(DATA)
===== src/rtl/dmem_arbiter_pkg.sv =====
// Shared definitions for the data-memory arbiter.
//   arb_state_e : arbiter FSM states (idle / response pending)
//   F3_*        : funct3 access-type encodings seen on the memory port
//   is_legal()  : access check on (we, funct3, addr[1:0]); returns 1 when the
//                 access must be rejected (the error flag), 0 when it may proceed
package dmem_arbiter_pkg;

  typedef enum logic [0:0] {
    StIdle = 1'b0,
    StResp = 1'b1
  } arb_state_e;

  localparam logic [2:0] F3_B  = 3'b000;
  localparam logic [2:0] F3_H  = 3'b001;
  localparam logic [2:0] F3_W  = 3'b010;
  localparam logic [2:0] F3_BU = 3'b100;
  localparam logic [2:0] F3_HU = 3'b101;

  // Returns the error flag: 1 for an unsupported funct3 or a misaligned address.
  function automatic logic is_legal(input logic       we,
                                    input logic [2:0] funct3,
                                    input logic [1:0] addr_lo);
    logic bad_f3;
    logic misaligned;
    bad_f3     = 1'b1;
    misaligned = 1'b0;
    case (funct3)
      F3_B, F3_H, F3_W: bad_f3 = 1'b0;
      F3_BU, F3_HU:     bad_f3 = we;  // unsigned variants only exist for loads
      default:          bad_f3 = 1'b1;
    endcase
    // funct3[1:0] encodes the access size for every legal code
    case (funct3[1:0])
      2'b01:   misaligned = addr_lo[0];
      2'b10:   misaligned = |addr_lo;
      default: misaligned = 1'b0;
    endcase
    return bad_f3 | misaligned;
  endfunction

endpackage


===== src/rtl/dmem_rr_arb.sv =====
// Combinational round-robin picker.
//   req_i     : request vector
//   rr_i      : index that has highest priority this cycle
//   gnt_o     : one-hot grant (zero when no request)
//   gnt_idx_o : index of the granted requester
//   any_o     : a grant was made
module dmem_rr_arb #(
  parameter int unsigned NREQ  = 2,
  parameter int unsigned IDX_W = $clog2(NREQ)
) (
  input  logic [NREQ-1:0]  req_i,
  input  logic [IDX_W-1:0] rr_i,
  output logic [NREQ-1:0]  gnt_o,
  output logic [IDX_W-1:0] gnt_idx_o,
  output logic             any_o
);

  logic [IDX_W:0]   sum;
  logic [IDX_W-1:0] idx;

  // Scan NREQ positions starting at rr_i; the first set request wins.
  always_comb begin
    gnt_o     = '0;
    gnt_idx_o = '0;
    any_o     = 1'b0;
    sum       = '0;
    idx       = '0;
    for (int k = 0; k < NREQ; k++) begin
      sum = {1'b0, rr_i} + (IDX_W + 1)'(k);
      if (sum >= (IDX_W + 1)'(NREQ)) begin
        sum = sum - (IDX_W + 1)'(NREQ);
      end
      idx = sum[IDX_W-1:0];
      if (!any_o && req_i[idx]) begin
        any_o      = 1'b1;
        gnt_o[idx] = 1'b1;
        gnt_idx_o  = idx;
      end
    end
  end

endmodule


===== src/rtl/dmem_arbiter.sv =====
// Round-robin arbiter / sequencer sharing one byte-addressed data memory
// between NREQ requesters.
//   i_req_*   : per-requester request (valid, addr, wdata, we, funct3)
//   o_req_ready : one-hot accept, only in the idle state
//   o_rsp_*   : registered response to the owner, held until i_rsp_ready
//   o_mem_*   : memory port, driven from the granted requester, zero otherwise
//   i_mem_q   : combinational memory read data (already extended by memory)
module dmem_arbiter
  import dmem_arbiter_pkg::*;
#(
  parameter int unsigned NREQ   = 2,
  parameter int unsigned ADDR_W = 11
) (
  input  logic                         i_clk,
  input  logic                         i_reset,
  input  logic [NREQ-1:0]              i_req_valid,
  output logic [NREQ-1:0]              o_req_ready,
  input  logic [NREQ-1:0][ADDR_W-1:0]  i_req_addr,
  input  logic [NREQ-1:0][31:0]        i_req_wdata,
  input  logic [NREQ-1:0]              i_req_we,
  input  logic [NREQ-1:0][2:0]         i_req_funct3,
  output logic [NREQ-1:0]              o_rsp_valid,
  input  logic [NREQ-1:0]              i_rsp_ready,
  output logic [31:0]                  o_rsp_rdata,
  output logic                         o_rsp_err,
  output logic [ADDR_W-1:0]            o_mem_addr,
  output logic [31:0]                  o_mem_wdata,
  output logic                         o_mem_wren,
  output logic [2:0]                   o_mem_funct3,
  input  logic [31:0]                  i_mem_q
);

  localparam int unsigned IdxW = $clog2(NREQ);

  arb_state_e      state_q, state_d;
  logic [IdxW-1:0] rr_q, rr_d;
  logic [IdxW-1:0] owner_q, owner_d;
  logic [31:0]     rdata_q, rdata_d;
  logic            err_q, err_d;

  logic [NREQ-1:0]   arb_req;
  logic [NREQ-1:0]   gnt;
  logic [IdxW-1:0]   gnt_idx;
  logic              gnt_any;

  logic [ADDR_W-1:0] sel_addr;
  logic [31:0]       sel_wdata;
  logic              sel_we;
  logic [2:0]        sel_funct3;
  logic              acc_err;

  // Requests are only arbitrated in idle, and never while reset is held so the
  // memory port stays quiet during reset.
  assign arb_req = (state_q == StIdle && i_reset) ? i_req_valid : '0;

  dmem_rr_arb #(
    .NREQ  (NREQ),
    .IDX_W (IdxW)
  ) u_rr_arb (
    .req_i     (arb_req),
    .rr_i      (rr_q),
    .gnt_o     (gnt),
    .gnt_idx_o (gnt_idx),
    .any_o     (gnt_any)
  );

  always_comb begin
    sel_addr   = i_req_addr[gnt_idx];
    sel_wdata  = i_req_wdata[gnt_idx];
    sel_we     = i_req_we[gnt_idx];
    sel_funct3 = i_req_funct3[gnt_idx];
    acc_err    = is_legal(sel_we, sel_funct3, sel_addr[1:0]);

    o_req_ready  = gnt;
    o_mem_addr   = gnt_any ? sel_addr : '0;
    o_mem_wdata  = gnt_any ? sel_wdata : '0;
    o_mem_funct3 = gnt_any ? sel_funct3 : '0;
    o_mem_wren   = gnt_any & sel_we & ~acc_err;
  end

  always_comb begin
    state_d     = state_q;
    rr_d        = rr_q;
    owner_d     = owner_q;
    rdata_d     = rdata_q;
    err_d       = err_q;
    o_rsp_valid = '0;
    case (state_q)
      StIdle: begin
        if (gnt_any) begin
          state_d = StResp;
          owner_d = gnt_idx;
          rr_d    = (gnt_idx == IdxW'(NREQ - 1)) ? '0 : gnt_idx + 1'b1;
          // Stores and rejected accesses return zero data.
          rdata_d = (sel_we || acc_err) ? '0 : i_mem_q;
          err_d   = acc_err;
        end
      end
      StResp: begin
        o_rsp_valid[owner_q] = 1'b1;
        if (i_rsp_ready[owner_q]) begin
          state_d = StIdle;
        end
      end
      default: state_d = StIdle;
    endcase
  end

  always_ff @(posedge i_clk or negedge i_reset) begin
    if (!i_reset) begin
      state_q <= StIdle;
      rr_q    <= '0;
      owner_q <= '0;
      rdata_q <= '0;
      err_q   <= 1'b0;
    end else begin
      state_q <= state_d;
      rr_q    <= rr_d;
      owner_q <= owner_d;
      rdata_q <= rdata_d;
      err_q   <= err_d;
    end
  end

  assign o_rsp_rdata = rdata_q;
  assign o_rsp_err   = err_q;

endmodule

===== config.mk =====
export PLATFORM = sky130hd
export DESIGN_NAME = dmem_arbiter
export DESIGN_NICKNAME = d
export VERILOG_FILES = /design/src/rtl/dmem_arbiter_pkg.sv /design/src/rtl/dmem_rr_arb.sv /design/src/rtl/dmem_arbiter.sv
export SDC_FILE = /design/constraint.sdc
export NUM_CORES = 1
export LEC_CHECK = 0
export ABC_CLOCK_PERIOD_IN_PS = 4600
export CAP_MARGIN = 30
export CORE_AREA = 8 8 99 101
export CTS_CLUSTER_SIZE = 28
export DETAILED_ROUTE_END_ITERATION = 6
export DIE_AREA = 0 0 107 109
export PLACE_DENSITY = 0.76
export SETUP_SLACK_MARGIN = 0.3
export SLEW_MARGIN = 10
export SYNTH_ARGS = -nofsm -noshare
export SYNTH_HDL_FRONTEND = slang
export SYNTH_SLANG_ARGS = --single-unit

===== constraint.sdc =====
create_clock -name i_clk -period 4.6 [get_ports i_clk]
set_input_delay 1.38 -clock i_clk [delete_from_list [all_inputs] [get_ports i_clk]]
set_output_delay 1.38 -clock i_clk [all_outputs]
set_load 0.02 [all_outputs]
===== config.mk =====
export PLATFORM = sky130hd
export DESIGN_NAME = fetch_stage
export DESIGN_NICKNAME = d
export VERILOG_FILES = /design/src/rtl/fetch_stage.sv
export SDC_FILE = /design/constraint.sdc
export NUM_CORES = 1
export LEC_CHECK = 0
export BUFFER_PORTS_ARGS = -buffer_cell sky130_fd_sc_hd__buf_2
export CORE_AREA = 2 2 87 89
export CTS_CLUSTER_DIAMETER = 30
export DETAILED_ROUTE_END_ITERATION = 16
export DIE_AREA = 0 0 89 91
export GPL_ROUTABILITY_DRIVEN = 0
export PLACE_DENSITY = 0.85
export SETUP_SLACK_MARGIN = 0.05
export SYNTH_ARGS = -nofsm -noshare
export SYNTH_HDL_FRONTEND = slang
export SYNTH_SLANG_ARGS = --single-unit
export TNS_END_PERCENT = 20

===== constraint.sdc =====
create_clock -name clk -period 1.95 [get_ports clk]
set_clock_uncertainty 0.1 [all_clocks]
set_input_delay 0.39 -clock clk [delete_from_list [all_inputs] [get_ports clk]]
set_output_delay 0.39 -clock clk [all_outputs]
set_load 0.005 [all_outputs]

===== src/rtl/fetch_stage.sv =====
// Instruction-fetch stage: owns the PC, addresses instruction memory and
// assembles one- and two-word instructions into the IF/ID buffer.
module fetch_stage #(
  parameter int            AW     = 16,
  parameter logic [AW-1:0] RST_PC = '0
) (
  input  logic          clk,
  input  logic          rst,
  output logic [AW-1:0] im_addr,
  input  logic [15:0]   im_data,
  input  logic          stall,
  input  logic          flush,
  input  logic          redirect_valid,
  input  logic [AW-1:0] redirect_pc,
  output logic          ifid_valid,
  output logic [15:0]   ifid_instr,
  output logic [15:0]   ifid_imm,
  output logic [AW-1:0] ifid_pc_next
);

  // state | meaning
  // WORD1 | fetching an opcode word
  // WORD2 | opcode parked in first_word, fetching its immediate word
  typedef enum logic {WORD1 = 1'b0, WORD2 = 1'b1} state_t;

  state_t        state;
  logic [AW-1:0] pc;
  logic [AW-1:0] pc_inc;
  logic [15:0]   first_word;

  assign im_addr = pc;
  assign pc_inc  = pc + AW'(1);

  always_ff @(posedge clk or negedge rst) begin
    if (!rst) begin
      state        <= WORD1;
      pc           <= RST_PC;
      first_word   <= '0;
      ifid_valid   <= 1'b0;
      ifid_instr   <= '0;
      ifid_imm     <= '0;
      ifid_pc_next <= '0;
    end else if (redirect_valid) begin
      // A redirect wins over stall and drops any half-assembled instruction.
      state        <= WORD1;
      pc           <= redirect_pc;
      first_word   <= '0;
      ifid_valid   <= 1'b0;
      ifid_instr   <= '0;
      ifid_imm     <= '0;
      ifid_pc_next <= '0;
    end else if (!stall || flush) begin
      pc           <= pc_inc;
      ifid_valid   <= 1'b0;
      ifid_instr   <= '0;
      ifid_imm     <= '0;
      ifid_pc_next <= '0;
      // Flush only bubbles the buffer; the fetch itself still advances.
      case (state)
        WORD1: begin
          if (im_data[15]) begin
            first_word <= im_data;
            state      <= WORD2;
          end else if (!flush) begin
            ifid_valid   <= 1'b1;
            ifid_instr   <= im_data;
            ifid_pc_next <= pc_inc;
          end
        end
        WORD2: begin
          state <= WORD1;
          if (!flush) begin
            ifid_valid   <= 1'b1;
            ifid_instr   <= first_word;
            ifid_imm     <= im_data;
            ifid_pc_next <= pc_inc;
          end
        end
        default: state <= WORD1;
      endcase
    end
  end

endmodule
(End DATA)
- ACTIVITY -
Only lines containing the word "held" should be copied from the material above.

- SOLUTION -
//   o_rsp_*   : registered response to the owner, held until i_rsp_ready
  // Requests are only arbitrated in idle, and never while reset is held so the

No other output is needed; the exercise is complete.